▶ _EXERCISE INSTRUCTIONS_
Look for the string "above" in the data below, and copy each line that holds it.

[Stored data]
BEGIN

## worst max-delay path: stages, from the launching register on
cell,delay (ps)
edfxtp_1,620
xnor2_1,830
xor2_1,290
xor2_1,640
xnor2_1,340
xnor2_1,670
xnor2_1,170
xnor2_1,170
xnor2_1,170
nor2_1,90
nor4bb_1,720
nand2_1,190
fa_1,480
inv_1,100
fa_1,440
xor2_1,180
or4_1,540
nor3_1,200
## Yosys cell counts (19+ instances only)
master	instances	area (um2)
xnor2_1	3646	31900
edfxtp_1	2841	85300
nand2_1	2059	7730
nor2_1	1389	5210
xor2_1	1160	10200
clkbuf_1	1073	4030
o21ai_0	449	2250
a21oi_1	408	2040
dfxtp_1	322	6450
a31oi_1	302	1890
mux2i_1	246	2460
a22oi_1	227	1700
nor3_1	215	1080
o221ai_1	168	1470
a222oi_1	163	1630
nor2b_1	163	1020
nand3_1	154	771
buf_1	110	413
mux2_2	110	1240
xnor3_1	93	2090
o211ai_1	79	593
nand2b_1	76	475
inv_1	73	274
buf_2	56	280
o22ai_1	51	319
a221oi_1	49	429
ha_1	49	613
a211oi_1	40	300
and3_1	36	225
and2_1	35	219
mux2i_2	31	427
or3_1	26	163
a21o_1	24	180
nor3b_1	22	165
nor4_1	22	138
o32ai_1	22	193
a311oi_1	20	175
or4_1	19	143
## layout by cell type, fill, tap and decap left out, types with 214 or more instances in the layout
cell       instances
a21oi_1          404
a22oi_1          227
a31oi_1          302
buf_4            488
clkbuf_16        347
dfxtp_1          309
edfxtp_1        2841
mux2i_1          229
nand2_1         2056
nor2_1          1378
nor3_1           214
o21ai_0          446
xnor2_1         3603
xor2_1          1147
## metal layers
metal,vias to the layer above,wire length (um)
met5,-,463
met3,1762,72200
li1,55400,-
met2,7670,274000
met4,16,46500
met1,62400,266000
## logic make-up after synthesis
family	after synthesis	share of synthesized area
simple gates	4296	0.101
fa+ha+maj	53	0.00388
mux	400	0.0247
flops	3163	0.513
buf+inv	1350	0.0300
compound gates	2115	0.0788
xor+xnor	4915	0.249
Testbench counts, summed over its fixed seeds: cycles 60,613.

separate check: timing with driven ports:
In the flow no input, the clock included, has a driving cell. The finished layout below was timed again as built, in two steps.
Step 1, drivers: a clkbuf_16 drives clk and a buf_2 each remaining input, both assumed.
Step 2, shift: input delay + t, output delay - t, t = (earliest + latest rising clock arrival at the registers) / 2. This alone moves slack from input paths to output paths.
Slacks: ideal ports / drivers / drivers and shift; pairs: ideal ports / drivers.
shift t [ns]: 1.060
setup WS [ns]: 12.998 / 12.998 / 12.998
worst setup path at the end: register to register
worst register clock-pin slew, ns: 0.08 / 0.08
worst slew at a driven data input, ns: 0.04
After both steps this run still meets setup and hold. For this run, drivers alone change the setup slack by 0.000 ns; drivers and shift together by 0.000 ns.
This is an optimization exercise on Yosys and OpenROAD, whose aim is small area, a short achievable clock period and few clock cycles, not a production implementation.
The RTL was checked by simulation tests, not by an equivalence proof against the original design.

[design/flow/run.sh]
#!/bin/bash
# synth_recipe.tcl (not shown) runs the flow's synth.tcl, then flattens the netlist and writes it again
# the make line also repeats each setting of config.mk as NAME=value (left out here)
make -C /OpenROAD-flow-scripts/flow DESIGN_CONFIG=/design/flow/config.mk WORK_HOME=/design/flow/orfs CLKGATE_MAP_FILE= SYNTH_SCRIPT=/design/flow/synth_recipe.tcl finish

END
BEGIN

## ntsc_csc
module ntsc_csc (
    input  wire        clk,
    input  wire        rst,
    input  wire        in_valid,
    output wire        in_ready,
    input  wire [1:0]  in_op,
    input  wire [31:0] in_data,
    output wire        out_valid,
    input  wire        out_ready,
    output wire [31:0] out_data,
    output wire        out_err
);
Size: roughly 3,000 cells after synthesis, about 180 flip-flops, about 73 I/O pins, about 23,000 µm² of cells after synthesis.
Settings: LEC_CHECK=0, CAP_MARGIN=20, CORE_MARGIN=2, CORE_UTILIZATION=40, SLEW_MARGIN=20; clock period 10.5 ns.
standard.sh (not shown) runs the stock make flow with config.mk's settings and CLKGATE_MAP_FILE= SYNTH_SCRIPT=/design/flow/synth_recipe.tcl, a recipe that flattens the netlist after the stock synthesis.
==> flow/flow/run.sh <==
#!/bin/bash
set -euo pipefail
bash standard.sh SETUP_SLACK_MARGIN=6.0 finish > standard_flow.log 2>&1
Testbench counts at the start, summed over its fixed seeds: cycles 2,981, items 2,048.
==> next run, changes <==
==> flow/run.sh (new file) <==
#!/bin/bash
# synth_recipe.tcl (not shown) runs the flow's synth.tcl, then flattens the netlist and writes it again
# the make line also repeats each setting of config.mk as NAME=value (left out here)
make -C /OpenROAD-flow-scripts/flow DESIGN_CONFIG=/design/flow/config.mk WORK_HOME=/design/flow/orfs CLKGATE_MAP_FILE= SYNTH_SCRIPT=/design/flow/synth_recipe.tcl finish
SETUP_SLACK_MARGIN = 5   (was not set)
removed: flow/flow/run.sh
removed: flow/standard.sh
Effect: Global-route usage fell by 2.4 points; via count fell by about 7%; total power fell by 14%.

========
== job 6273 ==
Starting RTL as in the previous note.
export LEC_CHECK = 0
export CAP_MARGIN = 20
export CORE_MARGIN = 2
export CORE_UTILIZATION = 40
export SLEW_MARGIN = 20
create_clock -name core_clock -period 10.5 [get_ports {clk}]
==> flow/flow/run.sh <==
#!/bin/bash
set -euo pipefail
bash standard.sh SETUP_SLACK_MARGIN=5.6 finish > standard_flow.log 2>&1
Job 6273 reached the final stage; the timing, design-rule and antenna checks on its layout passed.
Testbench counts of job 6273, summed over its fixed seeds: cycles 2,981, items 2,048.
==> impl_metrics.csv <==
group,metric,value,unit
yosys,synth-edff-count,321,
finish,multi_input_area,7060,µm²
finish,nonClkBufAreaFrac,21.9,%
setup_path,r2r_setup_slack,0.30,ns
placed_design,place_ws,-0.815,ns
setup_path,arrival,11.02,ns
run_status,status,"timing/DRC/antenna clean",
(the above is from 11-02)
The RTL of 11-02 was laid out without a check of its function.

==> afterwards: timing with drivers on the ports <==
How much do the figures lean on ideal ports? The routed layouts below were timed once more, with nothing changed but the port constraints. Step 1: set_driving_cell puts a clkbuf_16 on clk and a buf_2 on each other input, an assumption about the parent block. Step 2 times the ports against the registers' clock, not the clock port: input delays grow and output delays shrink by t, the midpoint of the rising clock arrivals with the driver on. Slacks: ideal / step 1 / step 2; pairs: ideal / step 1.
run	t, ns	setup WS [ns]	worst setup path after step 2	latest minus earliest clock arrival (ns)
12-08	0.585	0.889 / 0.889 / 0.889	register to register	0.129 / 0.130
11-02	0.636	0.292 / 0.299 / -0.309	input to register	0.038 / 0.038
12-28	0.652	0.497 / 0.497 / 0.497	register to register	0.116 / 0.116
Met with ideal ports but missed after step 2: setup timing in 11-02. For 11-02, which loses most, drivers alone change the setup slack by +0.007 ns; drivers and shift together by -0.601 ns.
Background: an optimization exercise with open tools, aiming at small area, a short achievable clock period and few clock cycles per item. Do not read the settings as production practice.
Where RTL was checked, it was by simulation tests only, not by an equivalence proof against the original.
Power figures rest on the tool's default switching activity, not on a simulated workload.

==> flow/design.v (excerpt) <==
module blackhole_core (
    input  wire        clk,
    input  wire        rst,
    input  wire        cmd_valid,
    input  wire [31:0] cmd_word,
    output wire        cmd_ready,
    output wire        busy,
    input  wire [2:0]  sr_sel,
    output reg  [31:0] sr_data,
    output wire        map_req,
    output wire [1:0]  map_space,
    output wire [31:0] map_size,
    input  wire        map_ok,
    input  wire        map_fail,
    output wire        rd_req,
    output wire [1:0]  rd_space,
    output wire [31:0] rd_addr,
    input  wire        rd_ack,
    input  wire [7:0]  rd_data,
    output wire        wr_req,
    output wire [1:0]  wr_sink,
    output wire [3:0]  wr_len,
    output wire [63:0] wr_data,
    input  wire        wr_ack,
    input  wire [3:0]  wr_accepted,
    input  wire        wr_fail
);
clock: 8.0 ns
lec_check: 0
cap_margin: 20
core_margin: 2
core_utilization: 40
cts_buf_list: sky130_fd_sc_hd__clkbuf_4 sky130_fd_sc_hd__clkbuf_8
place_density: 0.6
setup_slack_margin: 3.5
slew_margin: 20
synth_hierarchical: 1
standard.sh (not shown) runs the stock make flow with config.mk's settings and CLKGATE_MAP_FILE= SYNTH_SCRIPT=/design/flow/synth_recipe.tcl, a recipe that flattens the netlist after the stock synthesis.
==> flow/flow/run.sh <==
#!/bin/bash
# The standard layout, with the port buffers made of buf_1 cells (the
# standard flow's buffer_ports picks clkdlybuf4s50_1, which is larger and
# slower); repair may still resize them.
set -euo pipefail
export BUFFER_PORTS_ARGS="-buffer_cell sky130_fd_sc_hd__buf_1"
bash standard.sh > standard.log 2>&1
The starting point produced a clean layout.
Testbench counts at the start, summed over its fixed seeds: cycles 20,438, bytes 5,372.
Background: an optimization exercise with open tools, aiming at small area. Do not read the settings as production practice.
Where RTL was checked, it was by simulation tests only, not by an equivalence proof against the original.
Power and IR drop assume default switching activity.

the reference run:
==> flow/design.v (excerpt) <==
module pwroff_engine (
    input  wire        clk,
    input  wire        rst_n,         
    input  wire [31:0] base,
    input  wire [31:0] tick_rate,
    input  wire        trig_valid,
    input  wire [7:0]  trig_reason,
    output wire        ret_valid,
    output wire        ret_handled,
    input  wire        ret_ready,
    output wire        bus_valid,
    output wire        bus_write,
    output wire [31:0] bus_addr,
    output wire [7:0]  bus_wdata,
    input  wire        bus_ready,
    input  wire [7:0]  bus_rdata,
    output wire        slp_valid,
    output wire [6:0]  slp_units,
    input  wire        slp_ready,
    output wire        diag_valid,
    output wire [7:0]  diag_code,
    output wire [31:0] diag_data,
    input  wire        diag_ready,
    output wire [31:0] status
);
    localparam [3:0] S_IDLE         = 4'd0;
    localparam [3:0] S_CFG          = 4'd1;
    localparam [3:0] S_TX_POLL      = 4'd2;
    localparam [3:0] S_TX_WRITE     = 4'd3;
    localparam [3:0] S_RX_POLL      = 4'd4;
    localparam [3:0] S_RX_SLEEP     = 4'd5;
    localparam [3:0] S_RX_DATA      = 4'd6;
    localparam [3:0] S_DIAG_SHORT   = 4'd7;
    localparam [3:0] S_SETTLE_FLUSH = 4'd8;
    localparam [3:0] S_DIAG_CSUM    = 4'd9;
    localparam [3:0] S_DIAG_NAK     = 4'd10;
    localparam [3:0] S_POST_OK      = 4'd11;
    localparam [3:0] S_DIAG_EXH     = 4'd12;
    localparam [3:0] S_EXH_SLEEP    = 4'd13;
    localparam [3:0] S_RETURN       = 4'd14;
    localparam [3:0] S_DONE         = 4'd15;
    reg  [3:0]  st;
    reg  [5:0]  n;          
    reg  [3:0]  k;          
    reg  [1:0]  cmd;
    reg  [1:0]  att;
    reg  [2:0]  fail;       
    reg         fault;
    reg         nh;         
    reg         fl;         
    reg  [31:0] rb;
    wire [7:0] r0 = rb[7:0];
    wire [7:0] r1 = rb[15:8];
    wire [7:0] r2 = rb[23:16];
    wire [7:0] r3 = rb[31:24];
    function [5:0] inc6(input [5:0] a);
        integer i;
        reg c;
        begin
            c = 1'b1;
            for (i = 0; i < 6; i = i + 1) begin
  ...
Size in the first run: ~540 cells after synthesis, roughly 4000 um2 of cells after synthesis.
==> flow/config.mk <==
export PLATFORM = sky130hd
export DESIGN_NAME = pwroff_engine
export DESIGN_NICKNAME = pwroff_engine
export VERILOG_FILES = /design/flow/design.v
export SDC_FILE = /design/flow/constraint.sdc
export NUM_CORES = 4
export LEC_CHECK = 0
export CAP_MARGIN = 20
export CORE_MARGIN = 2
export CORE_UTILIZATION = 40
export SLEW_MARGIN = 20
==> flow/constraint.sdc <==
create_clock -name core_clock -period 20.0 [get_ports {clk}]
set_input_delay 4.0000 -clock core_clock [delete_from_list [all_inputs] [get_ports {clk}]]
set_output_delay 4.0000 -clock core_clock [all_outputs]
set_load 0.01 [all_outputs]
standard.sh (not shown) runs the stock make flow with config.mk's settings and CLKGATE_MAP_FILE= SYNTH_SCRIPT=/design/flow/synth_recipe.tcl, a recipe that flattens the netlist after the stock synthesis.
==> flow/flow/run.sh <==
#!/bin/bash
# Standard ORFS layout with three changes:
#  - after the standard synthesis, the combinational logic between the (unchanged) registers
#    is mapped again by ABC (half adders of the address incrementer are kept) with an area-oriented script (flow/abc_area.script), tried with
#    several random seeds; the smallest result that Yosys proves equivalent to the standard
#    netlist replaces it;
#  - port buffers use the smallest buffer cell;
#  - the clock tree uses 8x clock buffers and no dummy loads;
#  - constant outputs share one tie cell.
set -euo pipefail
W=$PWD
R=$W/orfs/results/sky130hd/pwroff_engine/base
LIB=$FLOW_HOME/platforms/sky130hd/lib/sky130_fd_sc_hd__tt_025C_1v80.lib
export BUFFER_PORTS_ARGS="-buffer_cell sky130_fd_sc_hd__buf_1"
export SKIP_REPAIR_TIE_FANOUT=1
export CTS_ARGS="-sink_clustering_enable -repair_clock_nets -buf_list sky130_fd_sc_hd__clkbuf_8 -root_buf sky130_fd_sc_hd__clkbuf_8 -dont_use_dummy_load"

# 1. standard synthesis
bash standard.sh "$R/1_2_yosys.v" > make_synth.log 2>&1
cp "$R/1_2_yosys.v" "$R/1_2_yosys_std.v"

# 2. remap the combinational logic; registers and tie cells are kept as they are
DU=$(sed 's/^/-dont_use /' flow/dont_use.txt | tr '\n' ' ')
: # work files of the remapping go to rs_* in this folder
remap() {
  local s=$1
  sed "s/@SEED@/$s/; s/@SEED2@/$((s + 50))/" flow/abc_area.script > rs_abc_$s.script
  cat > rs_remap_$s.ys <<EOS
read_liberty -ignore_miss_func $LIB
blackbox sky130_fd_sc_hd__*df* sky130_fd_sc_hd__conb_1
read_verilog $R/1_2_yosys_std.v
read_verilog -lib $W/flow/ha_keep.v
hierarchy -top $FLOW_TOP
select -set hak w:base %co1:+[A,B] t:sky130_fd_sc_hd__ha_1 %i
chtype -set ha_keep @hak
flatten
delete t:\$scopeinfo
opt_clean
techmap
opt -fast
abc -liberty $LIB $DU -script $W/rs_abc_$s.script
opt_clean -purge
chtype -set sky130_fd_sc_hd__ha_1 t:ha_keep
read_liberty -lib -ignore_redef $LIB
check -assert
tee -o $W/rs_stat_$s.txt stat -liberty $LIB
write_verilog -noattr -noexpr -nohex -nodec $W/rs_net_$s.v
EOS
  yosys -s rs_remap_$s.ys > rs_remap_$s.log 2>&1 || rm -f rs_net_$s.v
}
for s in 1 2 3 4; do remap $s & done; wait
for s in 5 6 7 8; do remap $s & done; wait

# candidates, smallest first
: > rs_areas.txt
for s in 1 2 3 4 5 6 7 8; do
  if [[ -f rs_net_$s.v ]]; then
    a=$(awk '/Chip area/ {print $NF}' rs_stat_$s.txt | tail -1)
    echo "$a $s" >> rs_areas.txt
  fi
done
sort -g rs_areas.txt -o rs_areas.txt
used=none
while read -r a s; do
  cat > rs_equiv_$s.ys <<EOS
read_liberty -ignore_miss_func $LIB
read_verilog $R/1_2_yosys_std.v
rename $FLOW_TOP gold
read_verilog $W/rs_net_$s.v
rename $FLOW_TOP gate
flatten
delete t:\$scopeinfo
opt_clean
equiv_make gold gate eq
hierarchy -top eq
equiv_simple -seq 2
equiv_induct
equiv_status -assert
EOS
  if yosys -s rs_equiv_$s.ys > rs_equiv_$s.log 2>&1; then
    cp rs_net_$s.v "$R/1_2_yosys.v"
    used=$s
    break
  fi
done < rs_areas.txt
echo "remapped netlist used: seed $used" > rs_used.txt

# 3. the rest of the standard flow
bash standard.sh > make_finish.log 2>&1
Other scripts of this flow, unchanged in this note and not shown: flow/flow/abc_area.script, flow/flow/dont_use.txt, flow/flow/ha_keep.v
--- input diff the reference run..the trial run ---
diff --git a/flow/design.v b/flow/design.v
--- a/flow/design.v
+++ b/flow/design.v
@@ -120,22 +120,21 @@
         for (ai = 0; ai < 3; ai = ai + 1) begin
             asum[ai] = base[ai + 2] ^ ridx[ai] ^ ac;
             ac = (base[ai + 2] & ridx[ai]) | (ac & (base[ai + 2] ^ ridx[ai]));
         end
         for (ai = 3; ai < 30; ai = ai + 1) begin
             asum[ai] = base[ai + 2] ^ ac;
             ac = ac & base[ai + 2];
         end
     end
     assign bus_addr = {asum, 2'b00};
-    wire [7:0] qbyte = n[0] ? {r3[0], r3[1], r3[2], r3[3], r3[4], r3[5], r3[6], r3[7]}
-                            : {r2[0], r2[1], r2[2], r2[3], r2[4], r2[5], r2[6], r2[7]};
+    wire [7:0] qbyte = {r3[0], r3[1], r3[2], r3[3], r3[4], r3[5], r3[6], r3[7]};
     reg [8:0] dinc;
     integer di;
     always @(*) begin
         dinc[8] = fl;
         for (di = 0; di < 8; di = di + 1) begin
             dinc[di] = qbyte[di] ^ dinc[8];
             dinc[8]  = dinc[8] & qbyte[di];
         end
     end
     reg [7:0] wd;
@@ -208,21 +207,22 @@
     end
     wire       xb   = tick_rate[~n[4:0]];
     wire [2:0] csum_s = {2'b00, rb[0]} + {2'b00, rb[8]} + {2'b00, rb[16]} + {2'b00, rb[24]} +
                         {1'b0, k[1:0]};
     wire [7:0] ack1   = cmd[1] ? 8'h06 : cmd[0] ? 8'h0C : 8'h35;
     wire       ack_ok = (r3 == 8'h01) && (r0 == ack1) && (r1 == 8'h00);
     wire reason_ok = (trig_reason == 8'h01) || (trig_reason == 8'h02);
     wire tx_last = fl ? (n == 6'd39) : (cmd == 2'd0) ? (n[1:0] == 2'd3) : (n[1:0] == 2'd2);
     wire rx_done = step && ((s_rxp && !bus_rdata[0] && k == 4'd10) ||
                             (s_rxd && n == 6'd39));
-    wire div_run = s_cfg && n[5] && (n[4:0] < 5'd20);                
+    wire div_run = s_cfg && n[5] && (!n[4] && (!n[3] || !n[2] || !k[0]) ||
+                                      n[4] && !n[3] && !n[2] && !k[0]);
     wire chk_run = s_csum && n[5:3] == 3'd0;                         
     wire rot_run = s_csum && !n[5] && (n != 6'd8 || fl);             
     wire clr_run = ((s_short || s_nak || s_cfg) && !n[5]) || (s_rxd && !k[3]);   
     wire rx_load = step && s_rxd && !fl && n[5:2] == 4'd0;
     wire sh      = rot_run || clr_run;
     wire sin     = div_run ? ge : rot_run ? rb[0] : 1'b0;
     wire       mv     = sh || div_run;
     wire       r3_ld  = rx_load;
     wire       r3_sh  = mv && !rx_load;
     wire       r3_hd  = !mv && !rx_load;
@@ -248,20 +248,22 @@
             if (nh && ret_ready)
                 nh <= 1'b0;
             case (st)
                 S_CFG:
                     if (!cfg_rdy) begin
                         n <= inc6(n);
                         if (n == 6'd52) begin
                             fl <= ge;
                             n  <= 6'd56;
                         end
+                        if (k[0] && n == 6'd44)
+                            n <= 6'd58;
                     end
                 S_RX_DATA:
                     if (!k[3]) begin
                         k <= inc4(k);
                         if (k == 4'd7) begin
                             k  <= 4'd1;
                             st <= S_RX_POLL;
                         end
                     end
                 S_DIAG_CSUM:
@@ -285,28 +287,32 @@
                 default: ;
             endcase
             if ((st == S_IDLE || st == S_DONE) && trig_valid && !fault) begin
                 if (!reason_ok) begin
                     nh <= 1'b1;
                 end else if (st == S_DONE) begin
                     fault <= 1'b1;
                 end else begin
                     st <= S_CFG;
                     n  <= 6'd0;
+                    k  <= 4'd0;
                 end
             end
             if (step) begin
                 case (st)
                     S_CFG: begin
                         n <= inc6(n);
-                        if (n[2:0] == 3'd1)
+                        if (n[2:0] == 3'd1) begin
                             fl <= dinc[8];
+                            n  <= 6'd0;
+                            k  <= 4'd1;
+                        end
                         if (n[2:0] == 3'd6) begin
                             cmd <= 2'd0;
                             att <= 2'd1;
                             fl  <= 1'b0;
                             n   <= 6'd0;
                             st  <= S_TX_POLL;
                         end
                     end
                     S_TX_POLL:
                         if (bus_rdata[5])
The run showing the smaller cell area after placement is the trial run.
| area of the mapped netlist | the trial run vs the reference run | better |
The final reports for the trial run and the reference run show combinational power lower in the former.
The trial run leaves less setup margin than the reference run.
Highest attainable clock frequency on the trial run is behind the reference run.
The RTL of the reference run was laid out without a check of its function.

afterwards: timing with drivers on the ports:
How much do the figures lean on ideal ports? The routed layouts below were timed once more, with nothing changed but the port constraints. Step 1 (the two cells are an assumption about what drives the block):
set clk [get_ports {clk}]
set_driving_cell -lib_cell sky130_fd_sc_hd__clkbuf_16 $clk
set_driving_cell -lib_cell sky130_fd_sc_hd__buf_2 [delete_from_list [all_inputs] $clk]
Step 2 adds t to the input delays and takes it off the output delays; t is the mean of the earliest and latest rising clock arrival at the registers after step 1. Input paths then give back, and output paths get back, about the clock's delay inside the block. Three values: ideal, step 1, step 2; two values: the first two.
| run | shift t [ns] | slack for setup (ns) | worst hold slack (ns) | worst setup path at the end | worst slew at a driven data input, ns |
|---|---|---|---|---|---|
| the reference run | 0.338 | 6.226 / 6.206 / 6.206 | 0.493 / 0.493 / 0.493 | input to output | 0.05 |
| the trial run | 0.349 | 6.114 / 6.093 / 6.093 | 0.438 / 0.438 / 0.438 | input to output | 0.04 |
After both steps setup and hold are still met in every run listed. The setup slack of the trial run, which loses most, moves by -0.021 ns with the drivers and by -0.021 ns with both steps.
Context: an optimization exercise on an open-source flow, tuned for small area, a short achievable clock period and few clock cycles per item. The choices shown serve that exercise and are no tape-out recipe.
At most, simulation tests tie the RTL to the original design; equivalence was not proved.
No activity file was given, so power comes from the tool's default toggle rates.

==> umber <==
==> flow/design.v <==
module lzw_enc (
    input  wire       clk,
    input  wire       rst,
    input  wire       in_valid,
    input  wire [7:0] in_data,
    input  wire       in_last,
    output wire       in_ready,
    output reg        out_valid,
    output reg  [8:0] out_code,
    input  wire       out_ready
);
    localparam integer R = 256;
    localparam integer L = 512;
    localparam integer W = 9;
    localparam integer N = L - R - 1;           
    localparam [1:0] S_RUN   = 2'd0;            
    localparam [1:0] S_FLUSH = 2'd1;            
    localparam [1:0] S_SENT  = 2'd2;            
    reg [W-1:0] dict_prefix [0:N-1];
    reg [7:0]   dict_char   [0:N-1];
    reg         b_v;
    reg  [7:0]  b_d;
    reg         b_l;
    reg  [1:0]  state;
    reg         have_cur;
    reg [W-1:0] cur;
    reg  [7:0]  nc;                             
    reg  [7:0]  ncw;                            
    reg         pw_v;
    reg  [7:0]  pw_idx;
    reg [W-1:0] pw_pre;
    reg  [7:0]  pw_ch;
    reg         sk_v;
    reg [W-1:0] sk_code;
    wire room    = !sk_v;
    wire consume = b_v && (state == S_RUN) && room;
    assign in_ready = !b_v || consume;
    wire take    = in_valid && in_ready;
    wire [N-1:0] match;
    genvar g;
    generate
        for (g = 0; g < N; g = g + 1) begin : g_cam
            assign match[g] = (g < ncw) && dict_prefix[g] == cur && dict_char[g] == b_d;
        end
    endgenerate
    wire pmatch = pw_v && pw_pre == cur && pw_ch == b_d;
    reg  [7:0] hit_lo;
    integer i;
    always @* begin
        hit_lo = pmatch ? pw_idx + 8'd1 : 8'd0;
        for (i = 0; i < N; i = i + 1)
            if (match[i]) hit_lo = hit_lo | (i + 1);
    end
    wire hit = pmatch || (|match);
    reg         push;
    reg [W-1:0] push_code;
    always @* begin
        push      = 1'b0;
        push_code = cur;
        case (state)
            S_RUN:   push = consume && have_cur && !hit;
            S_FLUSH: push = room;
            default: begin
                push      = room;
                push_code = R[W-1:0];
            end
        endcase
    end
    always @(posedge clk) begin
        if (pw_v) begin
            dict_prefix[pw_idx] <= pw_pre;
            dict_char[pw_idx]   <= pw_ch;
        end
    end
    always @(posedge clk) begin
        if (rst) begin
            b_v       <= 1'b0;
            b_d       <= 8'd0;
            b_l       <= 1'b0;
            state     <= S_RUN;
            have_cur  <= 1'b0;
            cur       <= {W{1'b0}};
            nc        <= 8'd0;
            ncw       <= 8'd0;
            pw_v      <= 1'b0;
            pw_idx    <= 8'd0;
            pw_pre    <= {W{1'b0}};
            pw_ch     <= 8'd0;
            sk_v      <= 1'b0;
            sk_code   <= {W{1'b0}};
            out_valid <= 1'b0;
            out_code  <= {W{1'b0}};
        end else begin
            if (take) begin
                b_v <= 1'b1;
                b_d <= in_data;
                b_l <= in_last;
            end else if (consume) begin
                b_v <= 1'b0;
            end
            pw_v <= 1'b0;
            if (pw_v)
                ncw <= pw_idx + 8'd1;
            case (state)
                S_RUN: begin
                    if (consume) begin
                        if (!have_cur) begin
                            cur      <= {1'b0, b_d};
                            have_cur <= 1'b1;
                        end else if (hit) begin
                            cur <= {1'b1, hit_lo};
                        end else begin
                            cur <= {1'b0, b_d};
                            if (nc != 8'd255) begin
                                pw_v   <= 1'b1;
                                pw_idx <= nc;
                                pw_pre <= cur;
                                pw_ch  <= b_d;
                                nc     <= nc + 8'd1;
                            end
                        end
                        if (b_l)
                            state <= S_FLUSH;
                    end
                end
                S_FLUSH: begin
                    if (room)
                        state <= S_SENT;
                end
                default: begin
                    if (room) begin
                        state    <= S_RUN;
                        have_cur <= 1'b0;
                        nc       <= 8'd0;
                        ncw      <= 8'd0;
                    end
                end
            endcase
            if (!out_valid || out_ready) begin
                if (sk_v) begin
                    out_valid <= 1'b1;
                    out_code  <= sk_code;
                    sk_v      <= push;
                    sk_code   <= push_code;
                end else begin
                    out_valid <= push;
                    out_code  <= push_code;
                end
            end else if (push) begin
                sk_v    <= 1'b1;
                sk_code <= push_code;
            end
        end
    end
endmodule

END

▶ _ANSWER FOR THIS EXERCISE_
metal,vias to the layer above,wire length (um)
(the above is from 11-02)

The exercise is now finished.